Lexi: I love this question. And this is a question that I feel like we need to action these opinions because there's so much jargon and we're all so cultured to use these absurd acronyms and phrasing. Right? I have to be a little bit obvious and just say, based on our conversation today, probably brand and performance marketing.

Jenny Romaniuk, the research professor and director of the Ehrenberg-Bass Institute, said that one of the biggest own goals of the advertising industry is the invention of the brand building campaign. And what she means by that is that we've really limited ourselves when we've branded anything as being brand and divorced it from the commercial impact. Right. And on the flip side, calling something performance marketing - what a cheat, right? Like marketing needs to perform.

So it's going to look good if you call it performance marketing. Right. So I think the dichotomy of those two things is just so obvious in the terminology themselves. It's just hopefully something that's starting to shift and that we'll eventually see the day that those start to be perceived a little bit differently. Although, if it was up to Rob, according to the Nerd Alert podcast, those would never be put to death and that fire would rage on forever, right?

Rob: Absolutely.

Lexi: Gotta keep a little drama.

Rob: Some healthy conflict.

Elena: Awesome. Rob, did you have a word or buzzword you wanted to mention?

Rob: Oh yeah, well, it's two words put together. Viral video. I'd really like that to go away because it has become a topic on a menu like, "Oh, we're doing radio and we're going to do a viral video." Like it's like, it's an outcome thing, you know, like, "Oh, good. I'm glad you clarified.

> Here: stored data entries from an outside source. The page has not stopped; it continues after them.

File: config.mk
export PLATFORM = sky130hd
export DESIGN_NAME = spi_rx_master
export DESIGN_NICKNAME = d
export VERILOG_FILES = /design/src/rtl/spi_rx_master.sv
export SDC_FILE = /design/constraint.sdc
export NUM_CORES = 1
export LEC_CHECK = 0
export BUFFER_PORTS_ARGS = -buffer_cell sky130_fd_sc_hd__buf_2
export CORE_ASPECT_RATIO = 1.4
export CORE_MARGIN = 1
export CORE_UTILIZATION = 50
export CTS_CLUSTER_DIAMETER = 150
export CTS_CLUSTER_SIZE = 16
export DETAILED_ROUTE_END_ITERATION = 8
export PLACE_DENSITY = 0.68
export SLEW_MARGIN = 20
export SYNTH_ARGS = -nofsm -noshare
export SYNTH_HDL_FRONTEND = slang
export SYNTH_SLANG_ARGS = --single-unit
export TNS_END_PERCENT = 20
File: constraint.sdc
create_clock -name clk -period 2.4 [get_ports clk]
set_input_delay 0.12 -clock clk [delete_from_list [all_inputs] [get_ports clk]]
set_output_delay 0.12 -clock clk [all_outputs]
set_load 0.005 [all_outputs]
File: src/rtl/spi_rx_master.sv
`default_nettype none
// ============================================================================
// spi_rx_master : SPI-style master receiver (cs_n/sclk_n generation, word shift-in)
// Revision 1.0
// ============================================================================
module spi_rx_master #(
  parameter int WIDTH     = 8,
  parameter int DIV       = 2,
  parameter int WORDS     = 1,
  parameter bit MSB_FIRST = 1'b1
) (
  input  logic             clk,
  input  logic             rst_a,
  input  logic             ena,
  input  logic             start,
  input  logic             from_device,
  output logic             sclk_n,
  output logic             cs_n,
  output logic             busy,
  output logic [WIDTH-1:0] data_out,
  output logic             data_valid,
  output logic             frame_done
);
  localparam int CW = (DIV > 1) ? $clog2(DIV) : 1;
  localparam int BW = (WIDTH > 1) ? $clog2(WIDTH) : 1;
  localparam int WW = (WORDS > 1) ? $clog2(WORDS) : 1;
  localparam logic [CW-1:0] CNT_LAST  = CW'(DIV - 1);
  localparam logic [BW-1:0] BIT_LAST  = BW'(WIDTH - 1);
  localparam logic [WW-1:0] WORD_LAST = WW'(WORDS - 1);

  typedef enum logic [2:0] {
    IDLE  = 3'd0,
    SETUP = 3'd1,
    LOW   = 3'd2,
    HIGH  = 3'd3,
    HOLD  = 3'd4,
    GAP   = 3'd5
  } state_t;

  state_t           state, state_d;
  logic [CW-1:0]    cnt, cnt_d;
  logic [BW-1:0]    bit_cnt, bit_cnt_d;
  logic [WW-1:0]    word_cnt, word_cnt_d;
  logic [WIDTH-2:0] partial, partial_d;
  logic [WIDTH-1:0] assembled;
  logic [WIDTH-1:0] data_out_d;
  logic             last_word, last_word_d;
  logic             sclk_n_d, cs_n_d, busy_d, data_valid_d, frame_done_d;
  logic             phase_end;

  // Only WIDTH-1 earlier bits need storing; the word is completed with the live sample.
  generate
    if (MSB_FIRST) begin : g_msb_first
      assign assembled = {partial, from_device};
      assign partial_d = (state == LOW && phase_end && ena) ? assembled[WIDTH-2:0] : partial;
    end else begin : g_lsb_first
      assign assembled = {from_device, partial};
      assign partial_d = (state == LOW && phase_end && ena) ? assembled[WIDTH-1:1] : partial;
    end
  endgenerate

  assign phase_end = (cnt == CNT_LAST);

  always_comb begin
    state_d      = state;
    cnt_d        = cnt;
    bit_cnt_d    = bit_cnt;
    word_cnt_d   = word_cnt;
    last_word_d  = last_word;
    data_out_d   = data_out;
    sclk_n_d     = sclk_n;
    cs_n_d       = cs_n;
    busy_d       = busy;
    data_valid_d = data_valid;
    frame_done_d = frame_done;
    if (ena) begin
      data_valid_d = 1'b0;
      frame_done_d = 1'b0;
      cnt_d        = phase_end ? '0 : cnt + 1'b1;
      case (state)
        IDLE: begin
          cnt_d = '0;
          if (start) begin
            state_d     = SETUP;
            cs_n_d      = 1'b0;
            busy_d      = 1'b1;
            bit_cnt_d   = '0;
            word_cnt_d  = '0;
            last_word_d = 1'b0;
          end
        end
        SETUP: if (phase_end) begin
          state_d  = LOW;
          sclk_n_d = 1'b0;
        end
        LOW: if (phase_end) begin
          state_d  = HIGH;
          sclk_n_d = 1'b1;
          if (bit_cnt == BIT_LAST) begin
            data_out_d   = assembled;
            data_valid_d = 1'b1;
            bit_cnt_d    = '0;
            last_word_d  = (word_cnt == WORD_LAST);
            word_cnt_d   = (word_cnt == WORD_LAST) ? '0 : word_cnt + 1'b1;
          end else begin
            bit_cnt_d = bit_cnt + 1'b1;
          end
        end
        HIGH: if (phase_end) begin
          if (last_word) begin
            state_d = HOLD;
          end else begin
            state_d  = LOW;
            sclk_n_d = 1'b0;
          end
        end
        HOLD: if (phase_end) begin
          state_d      = GAP;
          cs_n_d       = 1'b1;
          frame_done_d = 1'b1;
        end
        GAP: if (phase_end) begin
          state_d = IDLE;
          busy_d  = 1'b0;
        end
        default: state_d = IDLE;
      endcase
    end
  end

  always_ff @(posedge clk) begin
    if (rst_a) begin
      state      <= IDLE;
      cnt        <= '0;
      bit_cnt    <= '0;
      word_cnt   <= '0;
      last_word  <= 1'b0;
      partial    <= '0;
      data_out   <= '0;
      sclk_n     <= 1'b1;
      cs_n       <= 1'b1;
      busy       <= 1'b0;
      data_valid <= 1'b0;
      frame_done <= 1'b0;
    end else begin
      state      <= state_d;
      cnt        <= cnt_d;
      bit_cnt    <= bit_cnt_d;
      word_cnt   <= word_cnt_d;
      last_word  <= last_word_d;
      partial    <= partial_d;
      data_out   <= data_out_d;
      sclk_n     <= sclk_n_d;
      cs_n       <= cs_n_d;
      busy       <= busy_d;
      data_valid <= data_valid_d;
      frame_done <= frame_done_d;
    end
  end
endmodule
`default_nettype wire
==> flow_summary_export.csv, run 1 <==
group,metric,value,unit
finish,layout_commonest_cell,"dfxtp_1",
pwr,vdd_drop_max,0.393,mV
synth,synth_cell_types,28,
clock_network,cts_root_buffer,"clkbuf_4",
critical_path,cp-start-kind,"flip-flop",
finish,drive_gt1_share,15.4,%
die,die_y,60.2,um
finish,instances_no_fill,171,
die,num_rows,20,
global_route,antenna_found_initial,0,
pwr,total_power,0.000843,W
worst_hold_path,min_path_type,"primary input to flip-flop",
clock_network,cts_setup_buffers,0,
finish,multi_input_area,589,um^2
drt,met1Wirelength,1.05,mm
synth,yosysWarnings,0,
synth,syn_inst,138,
global_route,grt_max_degree,30,
clock_network,cts_tree,"done",
critical_path,r2r-start,"state[1]",
sta,fin_skew,0.00611,ns
worst_hold_path,min_path_cells,3,
drt,drc_errors,1,
drt,drtAntennaViolNets,0,
critical_path,cp_max_fo,16,
placed_design,dpl_cell_area,1270,um^2
die,design.core.area,2230,um^2
critical_path,rrSetupSlack,0.53,ns
job,maxCapViolCount,0,
sta,min_period,1.87,ns
worst_hold_path,holdPathEnd,"partial[0]",
drt,vias_per_cell,5.75,
die,dieArea,2630,um^2
synth,ys_seq_area_share,46.3,%
synth,syn-cell-area,1210,um^2
critical_path,required,2.62,ns
finish,antenna_cells,0,
status,status,"complete, but fails checks",
sta,tightest_slew,0.652,ns
critical_path,crit_arrival,2.08,ns
finish,most-common-layout-cells,"28 x dfxtp_1, 17 x nor2_1, 17 x buf_2",
sta,finalSetupTns,0,ns
finish,finalNetCount,157,
finish,area_delta_synth_final,8.88,%
synth,synth_flop_cell,"dfxtp_1",
sta,post-route-period-util,77.8,%
finish,regArea,561,um^2
sta,max-slew-margin-rel,56.6,%
clock_network,cts_resized,0,
synth,ys_seq_elements,28,
placed_design,dp_hpwl,1.63,mm
die,die_w,43.6,um
clock_network,htree_num_levels,1,
drt,num_vias,984,
drt,drt-wirelength-per-cell,13.4,um
sta,setup_viol,0,
synth,synth_nets,145,
clock_network,cts_buffers,3,
global_route,grt_overflow_total,0,
clock_network,clk_path_buf_depth,2,
critical_path,critPathKind,"flip-flop to flip-flop",
global_route,grt_pass1_vias,876,
critical_path,reg2reg_to,"partial[6]",
placed_design,numPortBuffers,17,
status,failed_checks,"DRC",
worst_hold_path,hold_path_startpoint,"from_device",
drt,top_layer_used,"met3",
clock_network,cts_sinks,28,
pwr,leakage,0.518,nW
synth,synth_area_leaders,"dfxtp_1 46%, mux2i_1 9.9%, a21oi_1 6.6%",
finish,fillers,219,
sta,hold_viol_final,0,
drt,drt-pass1-iter-count,6,
die,top_level_ports,18,
placed_design,placed_cells,167,
die,start_util,54.4,%
global_route,track_usage,19.9,%
pwr,p_per_area,639,nW/um^2
drt,wl_met3,67,um
clock_network,clk_pin_slew,0.15,ns
synth,synth_area_per_cell,8.78,um^2
synth,synthArstFlopShare,0,%
synth,yosysTopAreaCell,"dfxtp_1",
clock_network,cts_hold_buf,0,
drt,wirelength,2.30,mm
placed_design,globalplace.congestion,0.850,
drt,wl_met2,1.18,mm
drt,drt_iter0_drc,37,
synth,synth_edf_count,0,
critical_path,end_kind,"flip-flop",
synth,yosysTopAreaCellShare,46.3,%
critical_path,critPathLaunch,"state[1]",
critical_path,r2r_cells,4,
clock_network,insertion_delay,0.32,ns
finish,fin_area,1320,um^2
sta,max_freq,0.536,GHz
sta,holdWs,0.0437,ns
sta,rsz0062_at_grt,"no",
global_route,grt_pass1_wl,3.98,mm
sta,final-max-slew-violation-count,0,
-- critical path, cell delays in order (launching register included) --
cell,delay (ns)
dfxtp_1,0.57
nor2b_1,0.28
and2_1,0.59
mux2i_1,0.26
nor2_1,0.06
-- report_power, final --
| group | total (W) | switching [W] | internal (W) |
|---|---|---|---|
| registers | 0.000483 | 0.0000115 | 0.000471 |
| clock network | 0.000309 | 0.000140 | 0.000169 |
| logic | 0.0000517 | 0.0000299 | 0.0000218 |
| total | 0.000843 | 0.000181 | 0.000662 |
-- through the flow --
step           setup slack [ns]  util (%)
6_report                  0.533      59.2
5_1_grt                   0.411      59.2
4_1_cts                   0.566      59.2
3_5_place_dp              0.598      56.9
3_3_place_gp              0.664      56.9
2_1_floorplan             0.963         -
-- how the worst max path moves through the flow --
stage | end | slack (ns) | cells after the start
detailed placement | partial[5] | 0.60 | 4
global route | partial[0] | 0.41 | 4
floorplan | data_out[0] | 0.96 | 6
CTS | partial[2] | 0.57 | 4
global placement | partial[4] | 0.66 | 4
finish | partial[6] | 0.53 | 4
-- layer usage --
layer  up-vias  GRT usage (%)
met1       471           26.1
met4         0           5.36
met2        14           34.3
met5         -              0
li1        499              -
met3         0           1.81
-- logic make-up (layout without fill, tap and decap cells) --
group | count (synthesis) | count (layout) | share of synthesized area (%)
compound gates | 23 | 23 | 10.1
flops | 28 | 28 | 46.3
fa+ha+maj | 2 | 2 | 2.07
buf+inv | 11 | 22 | 5.06
simple gates | 62 | 62 | 26.6
mux | 12 | 12 | 9.92
-- flip-flops by register name, indices dropped and copies added, names as in the netlist --
name        flops
partial         7
state           3
cs_n            1
sclk_n          1
bit_cnt         3
data_valid      1
busy            1
data_out        8
frame_done      1
cnt             1
last_word       1
-- synthesized netlist by cell type (all sizes together) (2+ instances only) --
| master | n |
|---|---|
| nand2 | 13 |
| nor2b | 2 |
| nand2b | 2 |
| o21ai | 4 |
| ha | 2 |
| clkbuf | 3 |
| and3b | 2 |
| buf | 7 |
| dfxtp | 28 |
| nor2 | 17 |
| and3 | 3 |
| nor3b | 2 |
| a21oi | 16 |
| mux2i | 12 |
| nand3 | 11 |
| nor3 | 5 |
-- final cells by class --
class,instances,share of cell area (%)
clock buffer,3,1.71
timing repair buffer,17,6.45
inverter,1,0.285
multi-input combinational,99,44.7
clock inverter,1,2.28
tap,22,2.09
sequential,28,42.5
Power figures use the tool's default switching activity.
==> run 2: changes to the inputs <==
--- a/config.mk
+++ b/config.mk
@@ -8,11 +8,11 @@
 export BUFFER_PORTS_ARGS = -buffer_cell sky130_fd_sc_hd__buf_2
 export CORE_ASPECT_RATIO = 1.4
 export CORE_MARGIN = 1
-export CORE_UTILIZATION = 50
+export CORE_UTILIZATION = 49
 export CTS_CLUSTER_DIAMETER = 150
 export CTS_CLUSTER_SIZE = 16
 export DETAILED_ROUTE_END_ITERATION = 8
-export PLACE_DENSITY = 0.68
+export PLACE_DENSITY = 0.7
 export SLEW_MARGIN = 20
 export SYNTH_ARGS = -nofsm -noshare
 export SYNTH_HDL_FRONTEND = slang
==> constraint.sdc (replaced) <==
create_clock -name clk -period 1.56 [get_ports clk]
set_input_delay 0.078 -clock clk [delete_from_list [all_inputs] [get_ports clk]]
set_output_delay 0.078 -clock clk [all_outputs]
set_load 0.005 [all_outputs]
==> run 2 against run 1 <==
Net effect:
- the flow now finishes without violations
- first-iteration DRC count down 43%
- global-route usage rose by 0.72 points
- design area grew 5.1%
- combinational power is 70% higher
- setup slack worse by 0.38 ns
- routed wire length is 3.8% higher
- register-to-register slack worse by 0.38 ns
- power up 54%
- count of clock-buffer cells in the layout is the same
- critical path depth grew 1
- via count increased by 1.5%
==> flow_summary_export.csv, run 2 (synthesized netlist as in run 1, its figures left out) <==
group,metric,value,unit
finish,layout_commonest_cell,"dfxtp_1",
sta,tightest_slew,0.508,ns
critical_path,crit_arrival,1.63,ns
job,maxCapViolCount,0,
global_route,antenna_found_initial,0,
global_route,grt_pass1_vias,937,
critical_path,required,1.78,ns
sta,setup_viol,0,
placed_design,dp_hpwl,1.68,mm
pwr,pwr-share-clk,36.3,%
critical_path,max_stage_delay,0.41,ns
global_route,grt_overflow_total,0,
pwr,leakage,0.553,nW
drt,drtAntennaViolNets,0,
finish,finalNetCount,163,
worst_hold_path,min_path_type,"primary input to flip-flop",
finish,final_util,61.6,%
placed_design,dpl_cell_area,1320,um^2
sta,post-route-period-util,90.2,%
sta,final-max-slew-violation-count,0,
finish,largest_register,"data_out",
die,die_y,60.8,um
pwr,internal_power,0.00102,W
finish,antenna_cells,0,
drt,wirelength,2.38,mm
finish,area_delta_synth_final,14.5,%
sta,max_freq,0.711,GHz
clock_network,cts_buffers,3,
placed_design,placed_cells,172,
pwr,switching_power,0.000279,W
critical_path,cp_max_fo,16,
critical_path,crit_family,"simple AND/OR/NAND/NOR gates",
placed_design,numPortBuffers,17,
die,top_level_ports,18,
global_route,grt_pass1_wl,4.09,mm
pwr,p_per_area,940,nW/um^2
critical_path,critical_path.cell_chain,"nor2b_1 -> and2_1 -> buf_12 -> mux2i_1 -> nor2_1",
die,design.core.area,2250,um^2
global_route,track_usage,20.6,%
critical_path,cp-start-kind,"flip-flop",
placed_design,globalplace.congestion,0.886,
finish,instances_no_fill,177,
finish,drive_gt1_share,20.0,%
drt,drt-pass1-iter-count,6,
die,start_util,53.8,%
clock_network,clk_pin_slew,0.15,ns
drt,vias_per_cell,5.64,
finish,largestRegisters,"data_out: 8 flops, partial: 7 flops",
sta,fin_skew,0.00586,ns
sta,max-slew-margin-rel,66.1,%
critical_path,crit_path_top_delay_cell,"dfxtp_2",
drt,drc_errors,0,
drt,drt_iter0_drc,21,
sta,rsz0062_at_grt,"no",
global_route,grt_max_degree,30,
finish,fin_area,1390,um^2
critical_path,path_buf_inv,1,
pwr,sw_frac_of_total,21.4,%
status,status,"finished, final reports clean",
die,dieArea,2680,um^2
die,die_w,44.0,um
pwr,vdd_drop_max,0.936,mV
finish,largest_register_ffs,8,
finish,most-common-layout-cells,"26 x dfxtp_1, 17 x nor2_1, 17 x buf_2",
clock_network,cts_root_buffer,"clkbuf_4",
drt,num_vias,999,
die,num_rows,20,
sta,hold_viol_final,0,
clock_network,cts_sinks,28,
clock_network,insertion_delay,0.33,ns
drt,drt-wirelength-per-cell,13.5,um
pwr,p_comb_share,6.8,%
pwr,pwr-share-seq,57.0,%
clock_network,cts_tree,"done",
sta,min_period,1.41,ns
critical_path,critPathKind,"flip-flop to flip-flop",
clock_network,clk_path_buf_depth,2,
clock_network,cts_setup_buffers,0,
clock_network,htree_num_levels,1,
critical_path,end_kind,"flip-flop",
sta,finalSetupTns,0,ns
==> run 2: cell count changes in the layout (fill, tap and decap cells not counted), sizes merged <==
cell	change
dlygate4sd3	+1
buf	+5
==> run 2: metrics by stage <==
stage	power (W)	hold WS, ns	worst slack [ns]
3_3_place_gp	0.000839	0.330	0.154
5_1_grt	0.00136	0.0612	0.0582
2_1_floorplan	0.000817	0.225	0.123
4_1_cts	0.00131	0.0549	0.0901
3_5_place_dp	0.000841	0.352	0.118
6_report	0.00130	0.0707	0.153
==> run 2: cell type report <==
class                   count  area (um^2)
fillers                   212          866
multi-input cells          99          594
flip-flops and latches     28          563
repair buffers             23          145
clock inverters             1         30.0
well taps                  22         27.5
clock buffers               3         22.5
inverters                   1         3.75
==> run 2: worst register-to-register path: cells and delay by family (launching register included) <==
kind / cells / cell delay [ns]
buffers and inverters: 1 / 0.16
flip-flops: 1 / 0.41
AND/OR/NAND/NOR: 3 / 0.53
multiplexers: 1 / 0.20
==> run 2: power groups by stage <==
stage	logic, W	registers [W]	clock network, W
floorplan	0.0000698	0.000747	0
global placement	0.0000834	0.000756	0
detailed placement	0.0000847	0.000757	0
CTS	0.0000870	0.000741	0.000482
global route	0.0000975	0.000746	0.000515
finish	0.0000880	0.000742	0.000472
==> run 2: repair_timing <==
item / in CTS / in global routing
hold endpoints to repair: 1 / 0
hold buffers: 1 / 0
endpoints found under the setup margin: 0 / 9
gates resized for setup: 0 / 3
==> run 2: final timing paths <==
kind,startpoint,to,slack (ns),depth (start not counted)
min,ena,state[2],0.07,3
max reg2reg,state[0],partial[5],0.15,5
min reg2reg,data_out[6],data_out[6],0.46,2
max,state[0],partial[5],0.15,5
==> run 2: per-layer routing <==
layer | GRT usage [%] | up-vias | routed length [um]
met5 | 0 | - | 0
met4 | 11.3 | 0 | 44
met3 | 3.87 | 6 | 63
met2 | 34.2 | 21 | 1200
met1 | 24.9 | 460 | 1070
li1 | - | 512 | -
==> run 3: changes to the inputs <==
--- a/config.mk
+++ b/config.mk
@@ -5,14 +5,15 @@
 export SDC_FILE = /design/constraint.sdc
 export NUM_CORES = 1
 export LEC_CHECK = 0
-export BUFFER_PORTS_ARGS = -buffer_cell sky130_fd_sc_hd__buf_2
+export ABC_AREA = 1
+export BUFFER_PORTS_ARGS = -buffer_cell sky130_fd_sc_hd__clkbuf_2
 export CORE_ASPECT_RATIO = 1.4
 export CORE_MARGIN = 1
 export CORE_UTILIZATION = 49
 export CTS_CLUSTER_DIAMETER = 150
 export CTS_CLUSTER_SIZE = 16
 export DETAILED_ROUTE_END_ITERATION = 8
-export PLACE_DENSITY = 0.7
+export PLACE_DENSITY = 0.83
 export SLEW_MARGIN = 20
 export SYNTH_ARGS = -nofsm -noshare
 export SYNTH_HDL_FRONTEND = slang
==> run 3 against run 2 <==
Net effect:
- hold slack got worse by 0.0026 ns
- routed wire length rose by 11%
- first-iteration DRC count increased by 100%
- design area grew 4.2%
- flip-flop and latch count unchanged
- via count grew 17%
- non-clock buffer count shrank 3
- synthesized cell count up 22%
- largest cell class unchanged
- highest routed layer unchanged
==> flow_summary_export.csv, run 3 <==
group,metric,value,unit
status,status,"finished, final reports clean",
synth,synthAdderAreaFrac,1.97,%
synth,synth_compound_area_share,13.2,%
synth,yosysTopAreaCellShare,44.1,%
drt,drc_errors,0,
clock_network,cts_buffers,3,
critical_path,cp-start-kind,"flip-flop",
pwr,vdd_drop_max,0.843,mV
die,design.core.area,2420,um^2
critical_path,critical_path.cell_chain,"ha_1 -> ha_1 -> inv_1 -> nor2_4 -> inv_1 -> o21ai_0 -> nor2_1",
critical_path,critPathKind,"flip-flop to flip-flop",
drt,drt-wirelength-per-cell,11.9,um
critical_path,required,1.79,ns
drt,drtAntennaViolNets,0,
drt,num_vias,1172,
finish,multi_input_area,619,um^2
synth,syn_inst,168,
clock_network,htree_num_levels,1,
global_route,grt_overflow_total,0,
critical_path,cp_max_fo,7,
placed_design,dp_hpwl,1.99,mm
finish,antenna_cells,0,
synth,synth_top_family_by_area,"simple AND/OR/NAND/NOR gates",
finish,largest_register,"data_out",
sta,rsz0062_at_grt,"no",
placed_design,dpl_cell_area,1380,um^2
critical_path,max_stage_delay,0.39,ns
synth,synth_flop_cell,"dfxtp_1",
synth,yosysTopAreaCell,"dfxtp_1",
clock_network,insertion_delay,0.32,ns
pwr,p_per_area,1580,nW/um^2
job,maxCapViolCount,0,
synth,synthSimpleGateAreaFrac,33.5,%
synth,synth_cell_types,24,
global_route,antenna_found_initial,0,
global_route,grt_pass1_wl,4.55,mm
placed_design,globalplace.congestion,0.937,
synth,synth_edf_count,0,
finish,layout_commonest_cell,"nand2_1",
critical_path,end_kind,"flip-flop",
synth,syn-cell-area,1270,um^2
worst_hold_path,min_path_type,"primary input to flip-flop",
die,dieArea,2810,um^2
finish,largestRegisters,"data_out: 8 flops, partial: 7 flops",
placed_design,numPortBuffers,17,
clock_network,cts_root_buffer,"clkbuf_4",
pwr,leakage,0.681,nW
synth,synthArstFlopShare,0,%
clock_network,clk_path_buf_depth,2,
finish,finalNetCount,196,
critical_path,crit_path_top_delay_cell,"dfxtp_1",
finish,drive_gt1_share,22.9,%
clock_network,cts_sinks,28,
die,start_util,52.6,%
sta,finalSetupTns,0,ns
finish,area_delta_synth_final,13.6,%
sta,min_period,1.42,ns
drt,drt_iter0_drc,42,
synth,synth_area_leaders,"dfxtp_1 44%, nand2_1 12%, nor2_1 7.7%",
critical_path,crit_arrival,1.64,ns
synth,yosysWarnings,0,
sta,tightest_slew,0.403,ns
drt,wirelength,2.64,mm
die,top_level_ports,18,
global_route,grt_max_degree,17,
sta,post-route-period-util,90.7,%
sta,max-slew-margin-rel,73.1,%
sta,fin_skew,0.00292,ns
sta,final-max-slew-violation-count,0,
finish,most-common-layout-cells,"42 x nand2_1, 28 x dfxtp_1, 26 x nor2_1",
finish,fillers,233,
synth,synth_common_cells,"42 x nand2_1, 28 x dfxtp_1, 26 x nor2_1",
sta,setup_viol,0,
global_route,grt_pass1_vias,1097,
synth,muxShareOfSynthArea,0,%
synth,ys_seq_area_share,44.1,%
die,die_w,45.1,um
drt,drt-pass1-iter-count,4,
clock_network,clk_pin_slew,0.14,ns
synth,synth_nets,175,
synth,synth.most_common_cell,"nand2_1",
clock_network,cts_tree,"done",
finish,regArea,561,um^2
sta,hold_viol_final,0,
finish,fin_area,1450,um^2
synth,ys_seq_elements,28,
synth,synthXorXnorAreaFrac,0,%
sta,max_freq,0.707,GHz
pwr,total_power,0.00229,W
global_route,track_usage,21.4,%
finish,largest_register_ffs,8,
die,die_y,62.3,um
synth,synth_area_per_cell,7.57,um^2
die,num_rows,21,
drt,vias_per_cell,5.28,
run 3: cell families after synthesis:
group / after synthesis
adder cells (fa/ha/maj): 2
flip-flops: 28
AO/OA/AOI/OAI: 28
buffers and inverters: 20
AND/OR/NAND/NOR: 90
run 3: routing by layer:
layer | global-route usage (%) | vias to the layer above | routed length [um]
met5 | 0 | - | 0
met4 | 8.33 | 0 | 49
met3 | 1.74 | 8 | 96
met2 | 38.4 | 39 | 1410
met1 | 24.6 | 549 | 1080
li1 | - | 576 | -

It's a viral video. Cause I was just going to make it a regular video, but now that you said it's a viral video, great, got it." So I think that, yeah, speaking of viral videos, like just ask your creative, I think it's obscene.

Lexi: I agree with that one. I also think saying viral video doesn't tell us anything about the video itself, because it could be a completely worthless waste of time video. It could be a really heartfelt story. You know, like there's no - it's just been mass consumed. That doesn't prove to be valuable, yeah, exactly.

Elena: Well, fun. We all kind of took this a different direction. I have just one word, which is leverage. The word leverage is used so much in marketing. We leverage this, we leverage that. I know sometimes it makes sense to use it, but ChatGPT especially loves the word leverage. So if I have to read, you know, one more paragraph with the word leverage three times, I'm just gonna, I'm gonna die. We need to think of another way to say leverage.

Lexi: Good.

Rob: Yeah. That's a good one. That's a good one. And so is overindex. I like using overindex right now, but a year from now, I know that one's gonna age pretty quick.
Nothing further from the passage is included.